Once the Mass began, queues from a female cantor and jail chaplain Father Paul Griesgraber told them when to stand. When it was time to sit, some of the inmates fidgeted in the scarred, creaky pews. Others closed their eyes in prayer. Most tried mouthing the Christmas carols in their printed booklets.

After hearing Luke’s account of the birth of Jesus in the Gospel, the day’s celebrant had little trouble keeping their attention.

“Christmas is the promise that God cares personally for each one of us, that he’ll never leave us alone,” began the archbishop during the homily.

The archbishop explained that God chose to come to the world as a baby, “so that he doesn’t frighten us.” This same Jesus wants to give us the strength and grace to “live our lives as a living Nativity scene,” he assured them, and all we have to do is ask for it.

Due to the pandemic, this was Archbishop Gomez’s first Christmas Mass at the jail since 2019. As witnesses from past years can attest, the day’s message gets across rather easily to this crowd.

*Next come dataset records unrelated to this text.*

<file path="src/pgfr_pkg.sv">
// Constants and helpers for the power-good and fault-response block
// Summary of operation
// - Power-good released only after start-up and while output sits inside window.
// - Window bounds come from OV and UV warning limits of window select command.
// - Power-good pulled low whenever any fault whose response is not ignore is active.
// - Feedback prebiased more than 5% above regulation trips OV warning, drops power-good.
// - Internal overtemp fault: latch-off kills switches and power-good; ignore keeps both.
// - Restart on internal overtemp: switches off, power-good low, restart once cooled.
// - Overtemp or low-side overcurrent warning keeps PWM; power-good follows fault response.
// - Bandgap overtemp always shuts switches off, power-good low, restarts after cooling.
// - Overcurrent latch-off: after 3 PWM counts switches off, power-good low; ignore continues.
// - Overcurrent restart: switches off after 3 counts, retry after seven rise times.
// - Overcurrent fault needs three consecutive events; flags status, alerts unless masked.
`default_nettype none
package pgfr_pkg;
    // ****************************************
    // Command codes
    // ****************************************
    localparam logic [7:0] CMD_OC_FLT = 8'h46;
    localparam logic [7:0] CMD_OC_RESP = 8'h47;
    localparam logic [7:0] CMD_OT_FLT = 8'h4f;
    localparam logic [7:0] CMD_OT_RESP = 8'h50;
    localparam logic [7:0] CMD_OT_WRN = 8'h51;
    localparam logic [7:0] CMD_WIN_SEL = 8'hd7;
    localparam logic [7:0] CMD_STATUS = 8'he0;
    localparam logic [7:0] CMD_MASK = 8'he1;
    // ****************************************
    // Values after reset
    // ****************************************
    localparam logic [15:0] RST_OC_FLT = 16'h0023;
    localparam logic [15:0] RST_OT_FLT = 16'h007d;
    localparam logic [15:0] RST_OT_WRN = 16'h0069;
    localparam logic [7:0] RST_WIN_SEL = 8'h00;
    localparam logic [1:0] RST_OT_RESP = 2'h0;
    localparam logic [1:0] RST_OC_RESP = 2'h1;
    localparam logic [7:0] RST_MASK = 8'h00;
    // ****************************************
    // Fault responses
    // ****************************************
    localparam logic [1:0] RESP_IGNORE = 2'h0;
    localparam logic [1:0] RESP_LATCH = 2'h1;
    localparam logic [1:0] RESP_RESTART = 2'h2;
    // ****************************************
    // Field positions
    // ****************************************
    localparam int WIN_OV_LSB = 0;
    localparam int WIN_UV_LSB = 2;
    localparam int ST_OT_FLT = 0;
    localparam int ST_OT_WRN = 1;
    localparam int ST_BG_OT = 2;
    localparam int ST_OC_FLT = 3;
    localparam int ST_OC_WRN = 4;
    localparam int ST_OV_WRN = 5;
    localparam int ST_UV_WRN = 6;
    localparam int ST_PG_LOW = 7;
    // ****************************************
    // Counts and limits
    // ****************************************
    localparam logic [1:0] OC_EVENTS = 2'h3;
    localparam logic [15:0] OT_HYST = 16'h0014;
    localparam logic [7:0] PREBIAS_PCT = 8'h05;
    localparam logic [31:0] RESTART_RISES = 32'h0000_0007;
    localparam int SOFT_START_RISE_US = 1000;
    localparam int CLK_MHZ = 200;
    localparam int SOFT_START_RISE_CYC = SOFT_START_RISE_US * CLK_MHZ;

    // Percent of regulation for each window select code
    function automatic logic [7:0] win_pct(input logic [1:0] sel);
        unique case (sel)
            2'h0: win_pct = 8'h05;
            2'h1: win_pct = 8'h03;
            2'h2: win_pct = 8'h07;
            2'h3: win_pct = 8'h0a;
        endcase
    endfunction : win_pct

    // Fraction of the reference, truncated toward zero
    function automatic logic [15:0] pct_of(input logic [15:0] ref_v, input logic [7:0] pct);
        logic [23:0] prod;
        prod = ref_v * pct;
        pct_of = 16'((prod / 24'h000064));
    endfunction : pct_of
endpackage : pgfr_pkg
`default_nettype wire

</file>
<file path="src/pgfr_oc_count.sv">
// Consecutive overcurrent event counter
`timescale 1ns/1ps
`default_nettype none
module pgfr_oc_count (
    input wire logic clk_i,
    input wire logic rst_n_i,
    input wire logic tick_i,
    input wire logic evt_i,
    input wire logic clr_i,
    output logic fault_o
);
    logic seen_reg;
    logic [1:0] cnt_reg;

    // ****************************************
    // Event capture per PWM period
    // ****************************************
    // Event in the tick cycle counts for the period that ends
    always_ff @(posedge clk_i) begin
        if (!rst_n_i) begin
            seen_reg <= 1'b0;
        end else if (tick_i) begin
            seen_reg <= 1'b0;
        end else if (evt_i) begin
            seen_reg <= 1'b1;
        end
    end

    always_ff @(posedge clk_i) begin
        if (!rst_n_i || clr_i) begin
            cnt_reg <= 2'h0;
        end else if (tick_i) begin
            if (!(seen_reg || evt_i)) begin
                cnt_reg <= 2'h0;
            end else if (cnt_reg != pgfr_pkg::OC_EVENTS) begin
                cnt_reg <= cnt_reg + 2'h1;
            end
        end
    end

    always_ff @(posedge clk_i) begin
        if (!rst_n_i || clr_i) begin
            fault_o <= 1'b0;
        end else if (tick_i && (seen_reg || evt_i) && cnt_reg == pgfr_pkg::OC_EVENTS - 2'h1) begin
            fault_o <= 1'b1;
        end
    end
endmodule : pgfr_oc_count
`default_nettype wire

</file>
<file path="src/pgfr_top.sv">
// Power-good indicator and fault-response controller
`timescale 1ns/1ps
`default_nettype none
module pgfr_top #(
    parameter int SOFT_START_CYC = pgfr_pkg::SOFT_START_RISE_CYC
) (
    input wire logic CORE_CLK_I,
    input wire logic RST_N_I,
    input wire logic REMOTE_ON_CONTROL_I,
    input wire logic HS_OC_EVT_I,
    input wire logic LS_OC_EVT_I,
    input wire logic LS_OC_WARN_I,
    input wire logic BG_OT_I,
    input wire logic PWM_TICK_I,
    input wire logic [15:0] TEMP_CODE_I,
    input wire logic [15:0] FEEDBACK_SENSE_I,
    input wire logic [15:0] VREF_CODE_I,
    input wire logic CMD_WR_I,
    input wire logic [7:0] CMD_CODE_I,
    input wire logic [15:0] CMD_WDATA_I,
    output logic [15:0] CMD_RDATA_O,
    output logic [15:0] OC_LIMIT_O,
    output logic PWM_EN_O,
    output logic POWER_GOOD_OUT_O,
    output logic POWER_GOOD_OUT_OE_O,
    output logic ALERT_O,
    output logic ALERT_OE_O
);
    typedef enum logic [2:0] {
        ST_OFF, ST_SOFT, ST_RUN, ST_LATCH, ST_HICCUP, ST_COOL, ST_BGWAIT
    } pgfr_state_t;

    // ****************************************
    // Pin synchronisers
    // ****************************************
    // Analog comparator outputs are asynchronous to the core clock
    logic [4:0] sync_a_reg;
    logic [4:0] sync_b_reg;
    logic on_s;
    logic hs_oc_s;
    logic ls_oc_s;
    logic ls_wrn_s;
    logic bg_ot_s;

    always_ff @(posedge CORE_CLK_I) begin
        if (!RST_N_I) begin
            sync_a_reg <= 5'h00;
            sync_b_reg <= 5'h00;
        end else begin
            sync_a_reg <= {BG_OT_I, LS_OC_WARN_I, LS_OC_EVT_I, HS_OC_EVT_I, REMOTE_ON_CONTROL_I};
            sync_b_reg <= sync_a_reg;
        end
    end
    assign on_s = sync_b_reg[0];
    assign hs_oc_s = sync_b_reg[1];
    assign ls_oc_s = sync_b_reg[2];
    assign ls_wrn_s = sync_b_reg[3];
    assign bg_ot_s = sync_b_reg[4];

    // ****************************************
    // Command registers
    // ****************************************
    logic [15:0] oc_flt_reg;
    logic [15:0] ot_flt_reg;
    logic [15:0] ot_wrn_reg;
    logic [7:0] win_sel_reg;
    logic [1:0] ot_resp_reg;
    logic [1:0] oc_resp_reg;
    logic [7:0] mask_reg;
    logic [7:0] status_reg;
    logic [7:0] status_next;
    logic [7:0] event_now;
    logic status_clr;

    always_ff @(posedge CORE_CLK_I) begin
        if (!RST_N_I) begin
            oc_flt_reg <= pgfr_pkg::RST_OC_FLT;
            ot_flt_reg <= pgfr_pkg::RST_OT_FLT;
            ot_wrn_reg <= pgfr_pkg::RST_OT_WRN;
            win_sel_reg <= pgfr_pkg::RST_WIN_SEL;
            ot_resp_reg <= pgfr_pkg::RST_OT_RESP;
            oc_resp_reg <= pgfr_pkg::RST_OC_RESP;
            mask_reg <= pgfr_pkg::RST_MASK;
        end else if (CMD_WR_I) begin
            unique case (CMD_CODE_I)
                pgfr_pkg::CMD_OC_FLT: oc_flt_reg <= CMD_WDATA_I;
                pgfr_pkg::CMD_OT_FLT: ot_flt_reg <= CMD_WDATA_I;
                pgfr_pkg::CMD_OT_WRN: ot_wrn_reg <= CMD_WDATA_I;
                pgfr_pkg::CMD_WIN_SEL: win_sel_reg <= CMD_WDATA_I[7:0];
                pgfr_pkg::CMD_OT_RESP: ot_resp_reg <= CMD_WDATA_I[1:0];
                pgfr_pkg::CMD_OC_RESP: oc_resp_reg <= CMD_WDATA_I[1:0];
                pgfr_pkg::CMD_MASK: mask_reg <= CMD_WDATA_I[7:0];
                default: ;
            endcase
        end
    end

    always_ff @(posedge CORE_CLK_I) begin
        if (!RST_N_I) begin
            CMD_RDATA_O <= 16'h0000;
        end else begin
            unique case (CMD_CODE_I)
                pgfr_pkg::CMD_OC_FLT: CMD_RDATA_O <= oc_flt_reg;
                pgfr_pkg::CMD_OT_FLT: CMD_RDATA_O <= ot_flt_reg;
                pgfr_pkg::CMD_OT_WRN: CMD_RDATA_O <= ot_wrn_reg;
                pgfr_pkg::CMD_WIN_SEL: CMD_RDATA_O <= {8'h00, win_sel_reg};
                pgfr_pkg::CMD_OT_RESP: CMD_RDATA_O <= {14'h0000, ot_resp_reg};
                pgfr_pkg::CMD_OC_RESP: CMD_RDATA_O <= {14'h0000, oc_resp_reg};
                pgfr_pkg::CMD_STATUS: CMD_RDATA_O <= {8'h00, status_reg};
                pgfr_pkg::CMD_MASK: CMD_RDATA_O <= {8'h00, mask_reg};
                default: CMD_RDATA_O <= 16'h0000;
            endcase
        end
    end

    always_ff @(posedge CORE_CLK_I) begin
        if (!RST_N_I) begin
            OC_LIMIT_O <= pgfr_pkg::RST_OC_FLT;
        end else begin
            OC_LIMIT_O <= oc_flt_reg;
        end
    end

    // ****************************************
    // Detection
    // ****************************************
    logic [15:0] ov_lim;
    logic [15:0] uv_lim;
    logic [15:0] pre_lim;
    logic [16:0] ov_sum;
    logic [16:0] pre_sum;
    logic ov_wrn;
    logic uv_wrn;
    logic ot_flt;
    logic ot_wrn;
    logic ot_cool;
    logic oc_flt;
    logic oc_clr;

    assign ov_sum = {1'b0, VREF_CODE_I} + {1'b0, pgfr_pkg::pct_of(VREF_CODE_I,
        pgfr_pkg::win_pct(win_sel_reg[pgfr_pkg::WIN_OV_LSB +: 2]))};
    assign ov_lim = ov_sum[16] ? 16'hffff : ov_sum[15:0];
    assign uv_lim = VREF_CODE_I - pgfr_pkg::pct_of(VREF_CODE_I,
        pgfr_pkg::win_pct(win_sel_reg[pgfr_pkg::WIN_UV_LSB +: 2]));
    assign pre_sum = {1'b0, VREF_CODE_I} + {1'b0, pgfr_pkg::pct_of(VREF_CODE_I,
        pgfr_pkg::PREBIAS_PCT)};
    assign pre_lim = pre_sum[16] ? 16'hffff : pre_sum[15:0];
    assign ov_wrn = (FEEDBACK_SENSE_I > ov_lim) || (FEEDBACK_SENSE_I > pre_lim);
    assign uv_wrn = FEEDBACK_SENSE_I < uv_lim;
    assign ot_flt = TEMP_CODE_I > ot_flt_reg;
    assign ot_wrn = TEMP_CODE_I > ot_wrn_reg;
    // Cooling uses a fixed hysteresis below the fault threshold
    assign ot_cool = ({16'h0000, TEMP_CODE_I} + {16'h0000, pgfr_pkg::OT_HYST})
        <= {16'h0000, ot_flt_reg};

    pgfr_oc_count u_oc (
        .clk_i(CORE_CLK_I),
        .rst_n_i(RST_N_I),
        .tick_i(PWM_TICK_I),
        .evt_i(hs_oc_s || ls_oc_s),
        .clr_i(oc_clr),
        .fault_o(oc_flt)
    );

    // ****************************************
    // Response state machine
    // ****************************************
    pgfr_state_t state_reg;
    pgfr_state_t state_next;
    logic [31:0] cnt_reg;
    logic [31:0] cnt_next;
    logic running;

    assign running = (state_reg == ST_SOFT) || (state_reg == ST_RUN);
    assign oc_clr = !running;

    always_comb begin
        state_next = state_reg;
        cnt_next = (cnt_reg != 32'h0000_0000) ? cnt_reg - 32'h0000_0001 : cnt_reg;
        unique case (state_reg)
            ST_OFF: begin
                if (on_s && !bg_ot_s) begin
                    state_next = ST_SOFT;
                    cnt_next = 32'(SOFT_START_CYC);
                end
            end
            ST_SOFT, ST_RUN: begin
                if (state_reg == ST_SOFT && cnt_reg == 32'h0000_0000) begin
                    state_next = ST_RUN;
                end
                if (!on_s) begin
                    state_next = ST_OFF;
                end else if (bg_ot_s) begin
                    state_next = ST_BGWAIT;
                end else if (ot_flt && ot_resp_reg == pgfr_pkg::RESP_LATCH) begin
                    state_next = ST_LATCH;
                end else if (ot_flt && ot_resp_reg == pgfr_pkg::RESP_RESTART) begin
                    state_next = ST_COOL;
                end else if (oc_flt && oc_resp_reg == pgfr_pkg::RESP_LATCH) begin
                    state_next = ST_LATCH;
                end else if (oc_flt && oc_resp_reg == pgfr_pkg::RESP_RESTART) begin
                    state_next = ST_HICCUP;
                    cnt_next = 32'(SOFT_START_CYC) * pgfr_pkg::RESTART_RISES;
                end
            end
            // Latch-off clears only through the remote on control
            ST_LATCH: begin
                if (!on_s) begin
                    state_next = ST_OFF;
                end
            end
            ST_HICCUP: begin
                if (!on_s) begin
                    state_next = ST_OFF;
                end else if (cnt_reg == 32'h0000_0000) begin
                    state_next = ST_OFF;
                end
            end
            ST_COOL: begin
                if (!on_s || ot_cool) begin
                    state_next = ST_OFF;
                end
            end
            ST_BGWAIT: begin
                if (!bg_ot_s) begin
                    state_next = ST_OFF;
                end
            end
            default: state_next = ST_OFF;
        endcase
    end

    always_ff @(posedge CORE_CLK_I) begin
        if (!RST_N_I) begin
            state_reg <= ST_OFF;
            cnt_reg <= 32'h0000_0000;
        end else begin
            state_reg <= state_next;
            cnt_reg <= cnt_next;
        end
    end

    // ****************************************
    // Status and alert
    // ****************************************
    logic pg_ok;
    logic wrn_pull;

    assign wrn_pull = (ot_wrn && ot_resp_reg != pgfr_pkg::RESP_IGNORE)
        || (ls_wrn_s && oc_resp_reg != pgfr_pkg::RESP_IGNORE);
    // released only in window after start-up
    assign pg_ok = (state_next == ST_RUN) && (state_reg == ST_RUN)
        && !ov_wrn && !uv_wrn && !wrn_pull;

    assign event_now[pgfr_pkg::ST_OT_FLT] = ot_flt;
    assign event_now[pgfr_pkg::ST_OT_WRN] = ot_wrn;
    assign event_now[pgfr_pkg::ST_BG_OT] = bg_ot_s;
    assign event_now[pgfr_pkg::ST_OC_FLT] = oc_flt;
    assign event_now[pgfr_pkg::ST_OC_WRN] = ls_wrn_s;
    assign event_now[pgfr_pkg::ST_OV_WRN] = ov_wrn;
    assign event_now[pgfr_pkg::ST_UV_WRN] = uv_wrn && (state_reg == ST_RUN);
    assign event_now[pgfr_pkg::ST_PG_LOW] = (state_reg == ST_RUN) && !pg_ok;

    // Write-one-to-clear; a new event in the same cycle wins
    assign status_clr = CMD_WR_I && (CMD_CODE_I == pgfr_pkg::CMD_STATUS);
    assign status_next = (status_reg & ~(status_clr ? CMD_WDATA_I[7:0] : 8'h00))
        | event_now;

    always_ff @(posedge CORE_CLK_I) begin
        if (!RST_N_I) begin
            status_reg <= 8'h00;
        end else begin
            status_reg <= status_next;
        end
    end

    always_ff @(posedge CORE_CLK_I) begin
        if (!RST_N_I) begin
            ALERT_O <= 1'b0;
            ALERT_OE_O <= 1'b0;
        end else begin
            ALERT_O <= 1'b0;
            ALERT_OE_O <= |(status_next & ~mask_reg);
        end
    end

    // ****************************************
    // Switch and power-good outputs
    // ****************************************
    // switches under PWM only while running
    always_ff @(posedge CORE_CLK_I) begin
        if (!RST_N_I) begin
            PWM_EN_O <= 1'b0;
        end else begin
            PWM_EN_O <= (state_next == ST_SOFT) || (state_next == ST_RUN);
        end
    end

    // any fault not set to ignore pulls the pin low
    always_ff @(posedge CORE_CLK_I) begin
        if (!RST_N_I) begin
            POWER_GOOD_OUT_O <= 1'b0;
            POWER_GOOD_OUT_OE_O <= 1'b1;
        end else begin
            POWER_GOOD_OUT_O <= 1'b0;
            POWER_GOOD_OUT_OE_O <= !pg_ok;
        end
    end
endmodule : pgfr_top
`default_nettype wire

</file>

Jail chaplain Steve Borja, an evangelical Christian with a background in counseling, was among those at the Mass. Even during the first months of COVID-19 he was allowed to walk the “tiers,” or cell rows, to visit inmates. His Catholic counterpart, Edgar Jimenez, later arrived to join him in the summer of 2020.  

“When we were coming in, they were actually surprised to see a chaplain,” recalled Borja. “It was a dark gray time inside the jail.”

Although different in their approaches to ministry, the pair found themselves in high demand during the pandemic. Jimenez said the inmates valued the in-person contact in a time of isolation.  

“I wasn’t afraid of reaching out and shaking their hands,” said Jimenez. “That right there, it means a lot to them, and to me as well.”

After the Mass, Archbishop Gomez was allowed to do the same. As in years past, he walked through two of the more restricted cell rows on the jail’s third floor. This time he handed out a prayer card with the words of Our Lady of Guadalupe to St. Juan Diego and a copy of “The Whole Language: The Power of Extravagant Tenderness” (Avid Reader Press / Simon & Schuster, $27), the latest book by Father Greg Boyle, founder of Homeboy Industries.